Карел Гавлинек‑Боровский  (1821–1856) – крупнейший чешский сатирик XIX в.; боролся против австрийского абсолютизма, бюрократии и клерикализма.

«Омладина » – в начале 90‑х годов XIX в. всеобщее недовольство пронемецкой политикой австрийского правительства в Чехии вызвало к жизни движение так называемых «прогрессистов» (в основном – интеллигенция, студенчество, часть рабочей молодежи). Созданные ими в ряде городов организации – «Омладины» – объединялись вокруг одноименного журнала. В 1894 г. движение «омладинцев» было разгромлено. …Триста лет… страданий  – то есть после Белогорской битвы 1620 г., когда власть в Чехии захватили Габсбурги.

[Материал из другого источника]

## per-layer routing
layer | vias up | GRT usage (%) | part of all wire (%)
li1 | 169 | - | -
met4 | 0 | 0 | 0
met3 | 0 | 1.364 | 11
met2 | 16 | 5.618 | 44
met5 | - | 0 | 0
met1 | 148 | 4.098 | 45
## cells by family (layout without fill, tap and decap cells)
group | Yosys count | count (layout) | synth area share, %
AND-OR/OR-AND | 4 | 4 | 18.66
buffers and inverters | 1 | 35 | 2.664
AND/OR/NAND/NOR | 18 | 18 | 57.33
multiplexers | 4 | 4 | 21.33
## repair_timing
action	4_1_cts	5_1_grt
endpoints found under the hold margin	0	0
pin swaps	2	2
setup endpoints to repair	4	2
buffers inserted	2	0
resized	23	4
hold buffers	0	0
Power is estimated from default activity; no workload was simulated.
**flow/run.sh**
```bash
#!/bin/bash
# OpenROAD 26Q1-2900-gdf79404cd8, Yosys 0.63+post, stock flow scripts
make -C /OpenROAD-flow-scripts/flow DESIGN_CONFIG=/design/flow/config.mk WORK_HOME=/design/flow/orfs finish
```
**flow/config.mk**
```make
export PLATFORM = sky130hd
export DESIGN_NAME = upcounter
export DESIGN_NICKNAME = upcounter
export VERILOG_FILES = /design/flow/design.v
export SDC_FILE = /design/flow/constraint.sdc
export NUM_CORES = 4
export LEC_CHECK = 1
export CORE_AREA = 10 10 70 70
export DIE_AREA = 0 0 80 80
```
**flow/constraint.sdc**
```tcl
current_design upcounter

set clk_period 1.2
set clk_io_pct 0.2

create_clock -name clk0 -period $clk_period [get_ports {clk}]

set non_clock_inputs [all_inputs -no_clocks]
set_input_delay [expr $clk_period * $clk_io_pct] -clock clk0 $non_clock_inputs
set_output_delay [expr $clk_period * $clk_io_pct] -clock clk0 [all_outputs]
```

«Суд военный  – с ним не шутят» – строка из поэмы К. Гавличка «Крещение св. Владимира» (1854).

Ефрейтор… и собой‑то не свободен был распоряжаться, несмотря на название . – По‑немецки «Gefreiter» – освобожденный, свободный.

«Сокол»  – спортивно‑патриотическая организация, основанная М. Тыршем в 1862 г.

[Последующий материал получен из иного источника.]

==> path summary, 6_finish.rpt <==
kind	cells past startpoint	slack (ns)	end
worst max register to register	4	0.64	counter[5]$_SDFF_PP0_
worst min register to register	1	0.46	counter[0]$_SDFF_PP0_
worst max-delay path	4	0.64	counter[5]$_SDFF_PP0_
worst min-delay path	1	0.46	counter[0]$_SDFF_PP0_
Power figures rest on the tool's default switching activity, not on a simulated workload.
`flow/config.mk`:
```
export PLATFORM = sky130hd
export DESIGN_NAME = frequency_divider_1_second
export DESIGN_NICKNAME = frequency_divider_1_second
export VERILOG_FILES = /design/flow/design.v
export SDC_FILE = /design/flow/constraint.sdc
export NUM_CORES = 4
export LEC_CHECK = 1
export CORE_AREA = 10 10 94 94
export DIE_AREA = 0 0 104 104
```
`flow/constraint.sdc`:
```
current_design frequency_divider_1_second

set clk_period 3.0
set clk_io_pct 0.2

create_clock -name clk0 -period $clk_period [get_ports {Clk_25M}]

set non_clock_inputs [all_inputs -no_clocks]
set_input_delay [expr $clk_period * $clk_io_pct] -clock clk0 $non_clock_inputs
set_output_delay [expr $clk_period * $clk_io_pct] -clock clk0 [all_outputs]
```
`flow/design.v`:
```
module frequency_divider_1_second
#(
	parameter COUNT_25MHZ = 6250000,
	parameter COUNT_12MHZ = 3125000 
)
(
	input Clk_25M, 
	output reg slow_clk
);
    reg [31:0] counter = 32'b0;
    always @(posedge Clk_25M)
    begin
        counter <= (counter>=COUNT_25MHZ) ? 0 : counter + 2'b01;
        slow_clk <= (counter < COUNT_12MHZ) ? 1'b0 : 1'b1;
    end
endmodule
```
`flow/run.sh`:
```
#!/bin/bash
# OpenROAD 26Q1-2900-gdf79404cd8, Yosys 0.63+post, stock flow scripts
make -C /OpenROAD-flow-scripts/flow DESIGN_CONFIG=/design/flow/config.mk WORK_HOME=/design/flow/orfs finish
```
==> summary.txt <==
Item: results of the latest flow run.

- The switching power share of the total is 0.198.
- The worst setup slack for register-to-register paths is 1.09 ns.
- Yosys reports the multiplexer fraction of the synthesized area as 0.
- The global-route wire length before repair is 4.20 mm.
- Summed over all routing layers, the global router reports a total usage of 0.0441.
- The master of the slowest instance on the critical path is sky130_fd_sc_hd__a211oi_2.
- The final layout contains routed wiring with a total length of 2.51 mm.
- For this design the ratio of total power to cell area is 491 mW/mm^2.
- The clock edge transition at the registers on the reported setup and hold paths is 0.07 ns.
- For this run, the chip area from Yosys synthesis comes to 0.00143 sq mm.
- The number of cell rows is 30.
- The ratio of final minimum period to clock period is 0.637.
- The report counts max-capacitance violations totalling 0.
- The share of the core area taken by cells at floorplan is 0.210.
- Counting endpoints that fail hold in the final report gives 0.
- The end of the worst register-to-register path is counter[4]$_SDFF_PP0_.
- All stages included, the depth of the critical timing path comes to 5.
- The critical path's top delay family is simple AND/OR/NAND/NOR gates.
- The cell-mix breakdown from Yosys lists the adder-cell area share as 0.0175.
- The cell-mix breakdown from Yosys lists the simple-gate area share as 0.264.
- The combinational share of power is 0.003.
- Setup slack on the critical path of the routed design comes to 1.09 ns.
- The post-synth tally of flip-flops with integrated enable is 0.
- The total area inside the core boundary comes to 0.00683 sq mm.
- The data arrival time of the critical path is 2.07 ns.
- The synthesis report gives the async set-or-reset register share as 0.
- STA classifies the critical path endpoint as a register.
- The critical path data required time is 3.16 ns.
- The largest combinational cell category by area is simple AND/OR/NAND/NOR gates.
- The synthesized cell area is 0.00143 sq mm.
- The worst clock skew is 0.00758 ns.
- The number of I/O pins is 2.
- The overall die size recorded for this design is 0.0108 sq mm.
- The portion of the post-synthesis area used by sequential elements is 0.461.
- The count of fill cells added during filler insertion is 750.
- Based on the critical path, the design can be clocked at up to 0.524 GHz.
- The weighted congestion at the end of routability-driven global placement is 0.791.
- The first routing iteration left 50 violations.
- The commonest register cell is sky130_fd_sc_hd__dfxtp_1.
- The power report attributes to the sequential group a share of 0.548.
- Across all hold checks on the routed design, the worst slack comes to 0.509 ns.
- The number of I/O port buffers is 1.
- The path depth of the worst reg2reg path is 5.
- The largest total area in the synthesized netlist belongs to sky130_fd_sc_hd__dfxtp_1.
- The number of global-route vias before repair is 950.
- In the setup report, the worst path falls into the class register to register.
- After routing, the total negative slack on setup checks comes to 0 ns.
- The synthesized instance count is 142.
- The most frequent cell after synthesis is sky130_fd_sc_hd__dfxtp_1.
- Once the clock tree was built, the setup fixing pass inserted 0 buffers.
- Of the total power, the clock network draws 0.449.
- The detailed-router iteration count before antenna repair is 5.
- TritonRoute reported its final design rule violation total as 0.
- The share of final-layout standard cells stronger than drive strength 1 is 0.129.
- The worst min-delay path category is register to register.
- OpenSTA lists the critical path startpoint as counter[16]$_SDFF_PP0_.
- The highest ir drop seen on vdd is 265 uV.
- The total net switching power is 0.161 mW.
- The synthesis stat section lists a flop and latch total of 33.
- The floorplan step set the die height to 104 um.
- By count the netlist is led by 33 x sky130_fd_sc_hd__dfxtp_1, 14 x sky130_fd_sc_hd__nor3_1, 9 x sky130_fd_sc_hd__xor2_1, 7 x sky130_fd_sc_hd__nand4_1.
- For reference, the top cells by area after synthesis are sky130_fd_sc_hd__dfxtp_1 46%, sky130_fd_sc_hd__xor2_1 5.5%, sky130_fd_sc_hd__nor3_1 4.9%.
- The internal power is 0.652 mW.
- For this run, the detailed router reports a per-instance via density of 4.22.
- The report lists the number of cells resized after CTS as 0.
- The worst relative slew slack is 0.664.
- The area fraction of the largest cell type after synthesis is 0.461.
- The final critical delay including setup and external delays is 1.91 ns.
- The final max-slew violation count is 0.
- STA classifies the critical path startpoint as a register.
- The residual antenna-violating net count after detailed routing is 0.
- The run finished with clean final reports.
- The via count is 1058.
- After synthesis, the netlist uses 37 different library cells.
- The timing report notes that buffer and inverter cells on the critical path total 1.
- The complex-gate fraction of the synthesized area is 0.128.
- Per the OpenROAD power report, leakage power amounts to 0.517 nW.
- For this design, the sink count on the clock tree is 33.
- The die boundary width is 104 um.
- Timing analysis after detailed placement gives a worst setup slack of 1.12 ns.
- The highest net fanout along the worst path is 18.
- The startpoint of the worst register-to-register path is counter[16]$_SDFF_PP0_.
- The xor and xnor fraction of the mapped netlist area is 0.0795.
- The warning tally printed by Yosys for this design is 1.
- Setup repair after global routing left no endpoint under its margin.
- The count of inserted antenna diode cells is 0.
- The H-tree level count is 2.
- Per STA, the highest per-stage delay on the worst path measures 0.50 ns.
- The CTS tree is done.
- The aggregate global routing overflow is 0.
- The count of endpoints failing setup in the final report is 0.
- The tool warning count for the run is 27.
- The count of instantiated cells in the yosys netlist is 142.
- Per the skew report, the later register of the worst-skew pair sees a clock latency of 0.29 ns.
- The report puts the hold buffer count at CTS at 0.
- The critical path goes through and4_1 -> nand3_1 -> a211oi_2 -> buf_4 -> nor3_1.
- The area growth from synthesis to layout is 15.8%.
- The destination of the critical timing path is counter[4]$_SDFF_PP0_.
- Averaged over all synthesized cells, the footprint is 10.1 sq um.
- The initial antenna violation count is 0.
- The cell sitting at the root of the clock tree is a sky130_fd_sc_hd__clkbuf_8.
- Summed over all nets, the half-perimeter wirelength after detailed placement is 1.62 mm.
- At the pin with the least slew margin, the transition time is 0.504 ns.
- The largest net degree at the start of global routing is 24.
- The clock tree buffer depth is 2.
- For this sky-water flow run, the detailed-routed wirelength per cell is reported as 9.98 um.
- The number of buffers created by CTS is 5.
-- worst reg2reg max path: stages, from the launching register on --
cell and delay [ns]:
sky130_fd_sc_hd__dfxtp_1 0.42, sky130_fd_sc_hd__and4_1 0.29, sky130_fd_sc_hd__nand3_1 0.16, sky130_fd_sc_hd__a211oi_2 0.50, sky130_fd_sc_hd__buf_4 0.33, sky130_fd_sc_hd__nor3_1 0.09
-- cells in the final DEF (no fill, tap or decap), types with 3 or more instances in the layout --
cell,netlist,routed
sky130_fd_sc_hd__xnor2_1,4,4
sky130_fd_sc_hd__nand2_1,6,6
sky130_fd_sc_hd__o31ai_1,6,6
sky130_fd_sc_hd__conb_1,1,9
sky130_fd_sc_hd__nand3_1,6,6
sky130_fd_sc_hd__a211oi_2,3,3
sky130_fd_sc_hd__clkbuf_8,0,7
sky130_fd_sc_hd__or4_1,6,6
sky130_fd_sc_hd__dfxtp_1,33,33
sky130_fd_sc_hd__inv_1,5,5
sky130_fd_sc_hd__and4_1,3,3
sky130_fd_sc_hd__nor3_1,14,14
sky130_fd_sc_hd__a211oi_1,6,6
sky130_fd_sc_hd__o21ai_0,3,3
sky130_fd_sc_hd__nand4_1,7,7
sky130_fd_sc_hd__xor2_1,9,9
-- flip-flops by register name (all words and copies together) (netlist names) --
register	flops
slow_clk	1
counter	32
-- worst min-delay path by stage --
stage	startpoint	end	slack [ns]	cells after the start
4_1_cts	counter[19]$_SDFF_PP0_	counter[19]$_SDFF_PP0_	0.51	2
5_1_grt	counter[19]$_SDFF_PP0_	counter[19]$_SDFF_PP0_	0.54	2
6_report	counter[19]$_SDFF_PP0_	counter[19]$_SDFF_PP0_	0.51	2
-- area by class of cell --
cell class,instances,area [sq um],area share
sequential,33,661,0.398
multi-input combinational,106,733,0.442
inverter,5,18.8,0.0113
tap,96,120,0.0724
clock inverter,1,5.00,0.00302
clock buffer,7,96.3,0.0581
timing repair buffer,3,25.0,0.0151
-- power by group through the flow --
stage | Combinational [mW] | Sequential (mW) | Clock, mW
finish | 0.00258 | 0.446 | 0.365
CTS | 0.00270 | 0.446 | 0.372
global route | 0.00340 | 0.446 | 0.391
-- per-layer routing --
metal / track usage / up-vias / routed length, um
met4: 0.0109 / 0 / 50
met2: 0.0689 / 15 / 1150
met5: 0 / - / 0
met3: 0.0113 / 6 / 105
met1: 0.0595 / 493 / 1200
li1: - / 544 / -
-- logic make-up (layout without fill, tap and decap cells) --
group | count (synthesis) | in the layout
adder cells (fa/ha/maj) | 2 | 2
AND/OR/NAND/NOR | 58 | 58
XOR/XNOR | 13 | 13
AND-OR/OR-AND | 24 | 24
buffers and inverters | 11 | 16
other | 1 | 9
flip-flops | 33 | 33
-- stage by stage --
step	power [mW]	area [sq um]	utilization	std cells
floorplan	0.458	1460	-	150
global placement	0.459	1560	0.228	243
detailed placement	0.459	1560	0.228	243
CTS	0.820	1660	0.243	251
global route	0.841	1660	0.243	251
finish	0.814	1660	0.243	251
Power figures rest on the tool's default switching activity, not on a simulated workload.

Русин . – Так называли жителей Карпат, украинцев.

«Стража на Рейне » и «Несется клич » – немецкие националистические песни.

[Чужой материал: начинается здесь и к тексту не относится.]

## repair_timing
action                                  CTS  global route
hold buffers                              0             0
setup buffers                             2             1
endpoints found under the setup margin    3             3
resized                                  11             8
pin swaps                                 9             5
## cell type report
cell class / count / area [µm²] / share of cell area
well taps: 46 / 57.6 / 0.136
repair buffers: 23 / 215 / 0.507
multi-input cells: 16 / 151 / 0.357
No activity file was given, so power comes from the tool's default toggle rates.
$ cat design/flow/constraint.sdc
current_design mux4_1

set clk_period 1.0
set clk_io_pct 0.2

create_clock -name clk0 -period $clk_period

set non_clock_inputs [all_inputs -no_clocks]
set_input_delay [expr $clk_period * $clk_io_pct] -clock clk0 $non_clock_inputs
set_output_delay [expr $clk_period * $clk_io_pct] -clock clk0 [all_outputs]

Движение флагеллантов («бичующихся») – движение средневековых фанатиков. XIII–XIV вв., занимавшихся самобичеванием в знак покаяния и искупления грехов.

Тегетгоф  (1827–1871) – австрийский адмирал, участник австро‑итальянской войны 1866 г.

Гинденбург  Пауль (1847–1934) – германский фельдмаршал, монархист и реакционер, командующий немецкой армией в годы первой мировой войны, с 1925 по 1934 г. – президент Германии.

Кочий  Бедржих – известный чешский издатель.

Он был второй Тит…  – Имеется в виду римский император Тит Флавий Веспасиан (39–81).

Транслейтания и Цислейтания . – На основе так называемого «австро‑венгерского компромисса» 1867 г. Австрия была преобразована в двуединое государство – Австро‑Венгрию. Раздел между двумя частями империи проходил по реке Лейте. Цислейтания – Австрия с Чехией, Моравией, Галицией и Буковиной; Транслейтания – Венгрия со Словакией, Хорватией и Трансильванией.

Капитан Сагнер  – реальное лицо, командир «маршевого батальона» девяносто первого пехотного полка, в котором служил Гашек.

Поручик Лукас  (Лукаш) – реальное лицо; Гашек находился в армии в его непосредственном подчинении.

в часть наших добровольцев . – Имеются в виду чехословацкие воинские части, существовавшие в это время на территории России (см. также преамбулу).